Google Drive
The Google Drive Cloud Sensor uses Google Workspace APIs to provide visibility into file activities within Google Drive. It enables Cyberhaven to capture and correlate user activity across browser and cloud surfaces, even when endpoint sensors are not present.
Requirements
- A Google Workspace Admin account.
- Permissions to enable Domain-wide Delegation in the Google Admin Console.

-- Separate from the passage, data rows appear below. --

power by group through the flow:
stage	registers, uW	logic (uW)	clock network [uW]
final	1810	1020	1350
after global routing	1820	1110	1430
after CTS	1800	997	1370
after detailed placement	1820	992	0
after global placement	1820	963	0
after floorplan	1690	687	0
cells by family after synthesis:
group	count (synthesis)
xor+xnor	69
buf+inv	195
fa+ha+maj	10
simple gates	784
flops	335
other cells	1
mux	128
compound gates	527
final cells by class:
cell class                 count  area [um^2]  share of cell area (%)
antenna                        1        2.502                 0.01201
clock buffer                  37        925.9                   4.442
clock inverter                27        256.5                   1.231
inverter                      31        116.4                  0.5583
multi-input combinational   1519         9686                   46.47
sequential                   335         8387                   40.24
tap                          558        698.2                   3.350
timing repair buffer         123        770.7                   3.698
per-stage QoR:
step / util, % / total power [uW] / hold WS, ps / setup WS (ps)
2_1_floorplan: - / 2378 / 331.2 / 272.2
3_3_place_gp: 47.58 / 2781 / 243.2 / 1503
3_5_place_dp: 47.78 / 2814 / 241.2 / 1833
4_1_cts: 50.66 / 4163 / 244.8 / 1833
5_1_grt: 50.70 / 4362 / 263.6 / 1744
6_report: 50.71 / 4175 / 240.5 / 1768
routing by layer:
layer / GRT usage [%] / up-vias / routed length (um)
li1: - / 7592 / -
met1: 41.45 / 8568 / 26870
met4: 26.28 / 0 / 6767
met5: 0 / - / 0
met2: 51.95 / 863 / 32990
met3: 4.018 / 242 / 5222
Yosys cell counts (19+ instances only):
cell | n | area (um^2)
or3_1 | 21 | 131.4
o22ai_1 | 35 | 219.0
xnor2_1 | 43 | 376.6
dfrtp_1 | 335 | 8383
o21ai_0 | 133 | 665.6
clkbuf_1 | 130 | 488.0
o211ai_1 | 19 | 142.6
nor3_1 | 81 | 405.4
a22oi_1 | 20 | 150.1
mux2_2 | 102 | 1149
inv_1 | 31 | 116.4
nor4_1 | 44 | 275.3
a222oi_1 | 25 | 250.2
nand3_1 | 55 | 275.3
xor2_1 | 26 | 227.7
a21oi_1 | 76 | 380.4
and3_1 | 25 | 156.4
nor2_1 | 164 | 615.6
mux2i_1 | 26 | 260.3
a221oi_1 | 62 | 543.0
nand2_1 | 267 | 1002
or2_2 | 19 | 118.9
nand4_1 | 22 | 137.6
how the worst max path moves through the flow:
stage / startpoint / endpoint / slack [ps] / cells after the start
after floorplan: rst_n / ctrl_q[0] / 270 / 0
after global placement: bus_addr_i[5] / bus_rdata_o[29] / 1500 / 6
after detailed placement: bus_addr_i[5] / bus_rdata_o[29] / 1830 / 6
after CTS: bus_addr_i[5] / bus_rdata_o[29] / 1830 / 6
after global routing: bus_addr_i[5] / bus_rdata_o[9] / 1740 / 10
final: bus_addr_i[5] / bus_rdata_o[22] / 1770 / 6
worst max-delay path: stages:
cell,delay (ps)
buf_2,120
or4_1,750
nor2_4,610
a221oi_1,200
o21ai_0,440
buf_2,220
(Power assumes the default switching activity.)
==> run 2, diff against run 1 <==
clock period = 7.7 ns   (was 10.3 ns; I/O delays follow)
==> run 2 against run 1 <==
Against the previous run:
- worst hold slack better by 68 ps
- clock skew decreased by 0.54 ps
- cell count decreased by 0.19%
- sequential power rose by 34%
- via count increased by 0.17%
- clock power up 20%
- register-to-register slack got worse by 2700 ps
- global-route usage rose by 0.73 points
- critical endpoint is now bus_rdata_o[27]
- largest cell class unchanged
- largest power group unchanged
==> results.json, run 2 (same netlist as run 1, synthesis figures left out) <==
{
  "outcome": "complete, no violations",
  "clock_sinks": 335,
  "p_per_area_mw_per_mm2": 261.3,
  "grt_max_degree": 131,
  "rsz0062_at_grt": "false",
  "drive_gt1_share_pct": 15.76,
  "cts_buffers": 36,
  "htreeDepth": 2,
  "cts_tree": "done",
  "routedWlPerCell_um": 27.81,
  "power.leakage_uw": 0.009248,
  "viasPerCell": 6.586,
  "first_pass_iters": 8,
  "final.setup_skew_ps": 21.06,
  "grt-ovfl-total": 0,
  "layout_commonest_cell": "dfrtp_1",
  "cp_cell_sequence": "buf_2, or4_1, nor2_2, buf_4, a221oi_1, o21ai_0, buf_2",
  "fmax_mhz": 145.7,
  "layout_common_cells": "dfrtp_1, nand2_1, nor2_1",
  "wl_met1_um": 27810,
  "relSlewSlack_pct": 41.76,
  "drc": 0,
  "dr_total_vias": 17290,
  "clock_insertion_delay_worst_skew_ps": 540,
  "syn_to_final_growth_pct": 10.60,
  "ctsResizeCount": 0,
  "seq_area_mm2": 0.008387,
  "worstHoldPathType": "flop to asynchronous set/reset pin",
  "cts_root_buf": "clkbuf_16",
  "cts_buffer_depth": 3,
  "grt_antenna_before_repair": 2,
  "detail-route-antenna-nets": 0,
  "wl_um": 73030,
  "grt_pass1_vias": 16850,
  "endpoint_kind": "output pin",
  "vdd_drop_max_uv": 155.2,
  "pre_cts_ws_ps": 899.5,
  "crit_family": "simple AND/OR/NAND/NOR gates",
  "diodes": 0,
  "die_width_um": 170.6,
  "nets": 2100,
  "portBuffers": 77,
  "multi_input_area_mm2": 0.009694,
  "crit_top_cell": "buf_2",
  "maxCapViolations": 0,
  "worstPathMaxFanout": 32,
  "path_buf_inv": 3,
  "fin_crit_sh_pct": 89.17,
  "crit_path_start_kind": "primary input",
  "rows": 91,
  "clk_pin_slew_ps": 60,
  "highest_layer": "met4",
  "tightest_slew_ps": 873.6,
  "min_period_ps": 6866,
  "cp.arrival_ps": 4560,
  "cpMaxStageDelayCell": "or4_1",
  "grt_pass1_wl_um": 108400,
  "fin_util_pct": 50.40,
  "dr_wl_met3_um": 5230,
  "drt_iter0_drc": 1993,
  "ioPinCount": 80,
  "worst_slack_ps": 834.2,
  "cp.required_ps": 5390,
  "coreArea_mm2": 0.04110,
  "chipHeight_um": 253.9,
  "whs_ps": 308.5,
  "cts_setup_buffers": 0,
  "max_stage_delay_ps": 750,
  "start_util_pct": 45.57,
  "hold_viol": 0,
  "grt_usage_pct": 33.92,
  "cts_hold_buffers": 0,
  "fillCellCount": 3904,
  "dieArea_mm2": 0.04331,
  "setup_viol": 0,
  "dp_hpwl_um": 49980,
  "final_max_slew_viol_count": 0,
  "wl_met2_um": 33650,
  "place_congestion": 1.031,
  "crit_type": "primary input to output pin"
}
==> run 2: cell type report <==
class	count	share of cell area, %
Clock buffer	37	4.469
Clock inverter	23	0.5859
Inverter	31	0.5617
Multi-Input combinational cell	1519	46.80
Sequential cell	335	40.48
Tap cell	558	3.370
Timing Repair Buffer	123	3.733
===== src/rtl/pcnu_pkg.sv =====
package pcnu_pkg;
    typedef enum logic [2:0] {
        MODE_SEQ  = 3'd0,
        MODE_REL  = 3'd1,
        MODE_ABS  = 3'd2,
        MODE_LONG = 3'd3,
        MODE_IND  = 3'd4
    } pc_mode_e;
endpackage


===== src/rtl/pcnu_rel_calc.sv =====
module pcnu_rel_calc #(
    parameter int PC_W  = 15,
    parameter int REL_W = 6
) (
    input  logic [PC_W-1:0]  base_pc,
    input  logic [REL_W-1:0] disp_f,
    output logic [PC_W-1:0]  rel_pc,
    output logic             rel_bad
);
    // field value that stands for an offset of zero
    localparam int BIAS = (1 << (REL_W - 1)) - 1;

    always_comb begin
        rel_pc  = base_pc + PC_W'(disp_f) - PC_W'(BIAS);
        rel_bad = (disp_f == REL_W'(BIAS)) || (disp_f == REL_W'(BIAS + 1));
    end
endmodule


===== src/rtl/pcnu_tgt_mux.sv =====
module pcnu_tgt_mux
    import pcnu_pkg::*;
#(
    parameter int PC_W  = 15,
    parameter int SEG_W = 12
) (
    input  logic [2:0]      mode,
    input  logic [PC_W-1:0] cur_pc,
    input  logic [PC_W-1:0] field,
    input  logic [PC_W-1:0] rel_pc,
    input  logic            rel_bad,
    output logic [PC_W-1:0] nxt_pc,
    output logic            start_tbl,
    output logic            flag_bad
);
    localparam int HI_W = PC_W - SEG_W;

    always_comb begin
        nxt_pc    = cur_pc;
        start_tbl = 1'b0;
        flag_bad  = 1'b0;
        case (mode)
            MODE_SEQ:  nxt_pc = cur_pc + PC_W'(1);
            MODE_REL: begin
                if (rel_bad) begin
                    nxt_pc   = cur_pc + PC_W'(1);
                    flag_bad = 1'b1;
                end else begin
                    nxt_pc = rel_pc;
                end
            end
            MODE_ABS:  nxt_pc = {cur_pc[PC_W-1 -: HI_W], field[SEG_W-1:0]};
            MODE_LONG: nxt_pc = field;
            MODE_IND:  start_tbl = 1'b1;
            default:   nxt_pc = cur_pc;
        endcase
    end
endmodule


===== src/rtl/pc_next_unit.sv =====
module pc_next_unit #(
    parameter int PC_W     = 15,
    parameter int SEG_W    = 12,
    parameter int BYTE_W   = 8,
    parameter int REL_W    = 6,
    parameter int RESET_PC = 0
) (
    input  logic              clk,
    input  logic              rst_n,
    input  logic              op_valid,
    input  logic [2:0]        op_mode,
    input  logic [PC_W-1:0]   op_field,
    input  logic [BYTE_W-1:0] acc,
    input  logic [BYTE_W-1:0] pm_data,
    output logic [PC_W-1:0]   pc,
    output logic              busy,
    output logic [PC_W-1:0]   tbl_addr,
    output logic              bad_disp
);
    localparam int UP_W = PC_W - BYTE_W;

    typedef struct packed {
        logic [PC_W-1:0] pc;
        logic            busy;
        logic [PC_W-1:0] tbl_addr;
        logic            bad;
    } pcnu_state_t;

    pcnu_state_t st_d, st_q;

    logic [PC_W-1:0] rel_pc, mux_pc;
    logic            rel_bad, start_tbl, mux_bad;

    pcnu_rel_calc #(.PC_W(PC_W), .REL_W(REL_W)) u_rel (
        .base_pc (st_q.pc),
        .disp_f  (op_field[REL_W-1:0]),
        .rel_pc  (rel_pc),
        .rel_bad (rel_bad)
    );

    pcnu_tgt_mux #(.PC_W(PC_W), .SEG_W(SEG_W)) u_mux (
        .mode      (op_mode),
        .cur_pc    (st_q.pc),
        .field     (op_field),
        .rel_pc    (rel_pc),
        .rel_bad   (rel_bad),
        .nxt_pc    (mux_pc),
        .start_tbl (start_tbl),
        .flag_bad  (mux_bad)
    );

    always_comb begin
        st_d     = st_q;
        st_d.bad = 1'b0;
        if (st_q.busy) begin
            st_d.pc   = {st_q.pc[PC_W-1 -: UP_W], pm_data};
            st_d.busy = 1'b0;
        end else if (op_valid) begin
            st_d.pc  = mux_pc;
            st_d.bad = mux_bad;
            if (start_tbl) begin
                st_d.busy     = 1'b1;
                st_d.tbl_addr = {st_q.pc[PC_W-1 -: UP_W], acc};
            end
        end
    end

    always_ff @(posedge clk or negedge rst_n) begin
        if (!rst_n) begin
            st_q <= '{pc: PC_W'(RESET_PC), busy: 1'b0, tbl_addr: '0, bad: 1'b0};
        end else begin
            st_q <= st_d;
        end
    end

    assign pc       = st_q.pc;
    assign busy     = st_q.busy;
    assign tbl_addr = st_q.tbl_addr;
    assign bad_disp = st_q.bad;
endmodule


===== config.mk =====
export PLATFORM = sky130hd
export DESIGN_NAME = pc_next_unit
export DESIGN_NICKNAME = d
export VERILOG_FILES = /design/src/rtl/pcnu_pkg.sv /design/src/rtl/pcnu_rel_calc.sv /design/src/rtl/pcnu_tgt_mux.sv /design/src/rtl/pc_next_unit.sv
export SDC_FILE = /design/constraint.sdc
export NUM_CORES = 1
export LEC_CHECK = 0
export ABC_AREA = 1
export CAP_MARGIN = 20
export CORE_MARGIN = 2
export CORE_UTILIZATION = 55
export DETAILED_ROUTE_END_ITERATION = 10
export GPL_TIMING_DRIVEN = 0
export PLACE_DENSITY = 0.95
export SYNTH_ARGS = -nofsm -noshare
export SYNTH_HDL_FRONTEND = slang
export SYNTH_SLANG_ARGS = --single-unit

===== constraint.sdc =====
create_clock -name clk -period 6.7 [get_ports clk]
set_input_delay 2.01 -clock clk [delete_from_list [all_inputs] [get_ports clk]]
set_output_delay 2.01 -clock clk [all_outputs]
set_load 0.01 [all_outputs]

==> impl_metrics.csv <==
group,metric,value,unit
hold_path,hold_path_startpoint,"tbl_addr[4]",
logic_synthesis,async_flop_share,1.00,
timing,finalSetupViolCount,0,
setup_path,cp.required,6.89,ns
setup_path,arrival,4.32,ns
placed_design,post-place-ws,2.28,ns
setup_path,reg2reg_slack,4.33,ns
logic_synthesis,synth_most_common_cell,"nand2_1",
die,core,5170,µm²
logic_synthesis,yosys.area.top_type,"dfrtp_1",
logic_synthesis,synth_edf_count,0,
timing,max_freq,0.242,GHz
setup_path,crit_end,"pc[5]",
cells_and_area,diodes,0,
die,die_y,77.5,µm
power,pwr-share-seq,0.285,
clocking,cts-root-buf,"clkbuf_8",
clocking,cts_tree,"built",
setup_path,reg2reg_to,"pc[5]",
setup_path,r2r-start,"pc[1]",
power,power_leakage,1.97,nW
die,io_pins,69,
setup_path,max_stage_delay,0.48,ns
logic_synthesis,yosysTopAreaCellShare,0.270,
cells_and_area,drive_above_1_share,0.0613,
clocking,numCtsBuffers,5,
detailed_routing,routed-wl-met2,4120,µm
placed_design,dp_hpwl,6860,µm
clocking,cts_buffer_depth,2,
global_route,grt_use_total,0.311,
global_route,grt_pass1_vias,3278,
placed_design,gp_congestion,0.926,
placed_design,dp_cells,600,
die,die_area,6000,µm²
status,outcome,"completed",
setup_path,crit_chain,"clkdlybuf4s50_1 -> ha_1 -> ha_1 -> fa_1 -> nand3_1 -> nand2_1 -> or2_2 -> nand4_1 -> o211ai_1 -> nand2_1 -> nand2_1",
hold_path,min_path_type,"flop to flop",
timing,period_share,0.617,
timing,hold_slack,0.471,ns
die,die_w,77.5,µm
logic_synthesis,synth_common_cells,"173 x nand2_1, 58 x inv_1, 37 x nand3_1",
clocking,clk_latency,0.29,ns
power,ir_drop,0.133,mV
power,power.density,264,nW/µm²
clocking,holdBufCountCts,0,
setup_path,cp-start-kind,"input port",
cells_and_area,stdcell_count,608,
setup_path,path_max_fanout,5,
setup_path,path_common_cell,"nand2_1",
clocking,cts_resized,0,
detailed_routing,wl_met3,457,µm
detailed_routing,drcViolationCount,0,
logic_synthesis,synth_cell_types,33,
logic_synthesis,synth-seq-area-share,0.270,
cells_and_area,nets,602,
detailed_routing,drt_iter0_drc,219,
power,p_sw,0.000448,W
logic_synthesis,synthTopCellsByArea,"dfrtp_1 27%, nand2_1 22%, ha_1 11%",
timing,slew_headroom,0.490,
global_route,grt_pass1_wl,15000,µm
global_route,grt_max_degree,33,
run,drv_cap,0,
timing,maxSlewViolCount,0,
detailed_routing,antenna_left,0,
die,rows,26,
logic_synthesis,ys_ff_latch,32,
logic_synthesis,synth.net_count,528,
timing,min_period,4.13,ns
timing,finalHoldViolations,0,
logic_synthesis,ys.flop_type,"dfrtp_1",
cells_and_area,final_cell_area,3810,µm²
detailed_routing,wl,8820,µm
detailed_routing,vias,3286,
detailed_routing,dr.max_layer_used,"met4",
die,start_util,0.574,
timing,clock_skew,0.00675,ns
timing,rsz0062_at_grt,"no",
cells_and_area,area_growth_syn_to_layout,28.5,%
power,switching_share,0.444,
logic_synthesis,netlist_area,2970,µm²
global_route,overflow,0,
global_route,antenna_found_initial,0,
logic_synthesis,yosys_warnings,0,
logic_synthesis,avgSynthCellArea,6.41,µm²
setup_path,worstSetupPathType,"input port to flop",
detailed_routing,dr.pass1.iters,5,
cells_and_area,n_fill_cell,425,
power,intPower,0.000561,W
placed_design,placed_area,3720,µm²
setup_path,cp-startpoint,"op_field[1]",
power,combPwrFrac,0.553,
placed_design,portBuffers,67,
logic_synthesis,syn_inst,463,
clocking,postCtsSetupBuffers,0,
timing,max_slew.worst_pin.slew,0.765,ns
setup_path,endpoint_kind,"flop",
timing,setup_tns,0,ns
setup_path,slowest_stage,"clkdlybuf4s50_1",
detailed_routing,vias_per_cell,5.40,
timing,fin_ws,2.57,ns
clocking,path_clk_slew,0.08,ns
clocking,cts_max_level,2,
power,clockPowerShare,0.162,
detailed_routing,wire_per_inst,14.5,µm
detailed_routing,wl_met1,4070,µm
clocking,cts.sinks,32,
setup_path,r2r_cells,10,
## worst min path at each step
| stage | to | slack, ns | cells after the start |
|---|---|---|---|
| 3_5_place_dp | tbl_addr[2] | 0.46 | 2 |
| 5_1_grt | tbl_addr[7] | 0.51 | 2 |
| 4_1_cts | tbl_addr[2] | 0.48 | 2 |
| 3_3_place_gp | tbl_addr[7] | 0.45 | 2 |
| 2_1_floorplan | tbl_addr[0] | 0.51 | 2 |
| 6_report | tbl_addr[4] | 0.47 | 2 |
## critical path, delay by kind of cell
kind	cells	cell delay [ns]
buf+inv	1	0.48
fa+ha+maj	3	0.99
compound gates	1	0.09
simple gates	6	0.74
## through the flow
step / utilization / power, W
3_3_place_gp: 0.720 / 0.000820
2_1_floorplan: - / 0.000626
4_1_cts: 0.738 / 0.00100
3_5_place_dp: 0.719 / 0.000837
6_report: 0.738 / 0.00101
5_1_grt: 0.738 / 0.00109
## cell type report
cell class                 instances  area (µm²)  share of cell area
sequential                        32         801               0.210
clock buffer                       7        86.3              0.0226
timing repair buffer              67         666               0.174
buffer                             7        38.8              0.0102
multi-input combinational        359        1880               0.493
clock inverter                     1        7.51             0.00197
inverter                          65         246              0.0646
tap                               70        87.6              0.0230
## layout by cell type, fill, tap and decap left out, drive strengths merged, types with 2 or more instances in the layout
master	netlist	final
a21oi	31	31
a31oi	2	2
buf	5	6
clkbuf	2	9
clkdlybuf4s50	0	66
dfrtp	32	32
ha	27	27
inv	65	65
nand2	176	176
nand3	38	38
nand4	6	6
nor2	32	32
nor3	3	3
o211ai	4	4
o21ai	18	18
o21bai	3	3
or2	4	4
xnor2	2	2
xor2	7	7
## power by group through the flow
stage | Sequential (W) | Combinational [W] | Clock (W)
global placement | 0.000288 | 0.000532 | 0
global route | 0.000293 | 0.000625 | 0.000171
CTS | 0.000286 | 0.000551 | 0.000164
finish | 0.000288 | 0.000558 | 0.000163
detailed placement | 0.000289 | 0.000548 | 0
floorplan | 0.000295 | 0.000332 | 0
## sequential cells by signal (all words and copies together) (netlist names)
signal	count
busy	1
bad_disp	1
pc	15
tbl_addr	15
## cell families (layout without fill, tap and decap cells)
kind of cell,Yosys count,count (layout),synth area share
buffers and inverters,72,147,0.0961
XOR/XNOR,9,9,0.0266
AO/OA/AOI/OAI,60,60,0.111
AND/OR/NAND/NOR,262,262,0.376
flip-flops,32,32,0.270
adder cells (fa/ha/maj),28,28,0.121
## per-layer routing
layer	vias up	global-route usage
met3	17	0.0372
met4	0	0.107
li1	1620	-
met5	-	0
met2	123	0.503
met1	1526	0.430
No activity file was read; power rests on OpenSTA's default activity.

- Google Drive Cloud Sensor enabled in your Cyberhaven tenant (contact Cyberhaven Support to enable it on the backend).
Required Permissions
| Permission | Requirement |
|---|---|
https://www.googleapis.com/auth/admin.reports.audit.readonly | Access audit logs that record user file activities such as downloads, uploads, shares, and deletions for lineage and sensitive data movement detection |
https://www.googleapis.com/auth/admin.directory.domain.readonly | Retrieve domain-level metadata, including domain names and user associations, ensuring accurate policy enforcement |
Network
Security exclusions
Limitations
- Copy actions appear as two separate events (source and new copy) and are not linked in lineage.
- Upload/download events may incorrectly show device as “Unmanaged” even if managed.
- Files accessed through Google Drive Sync client are not captured.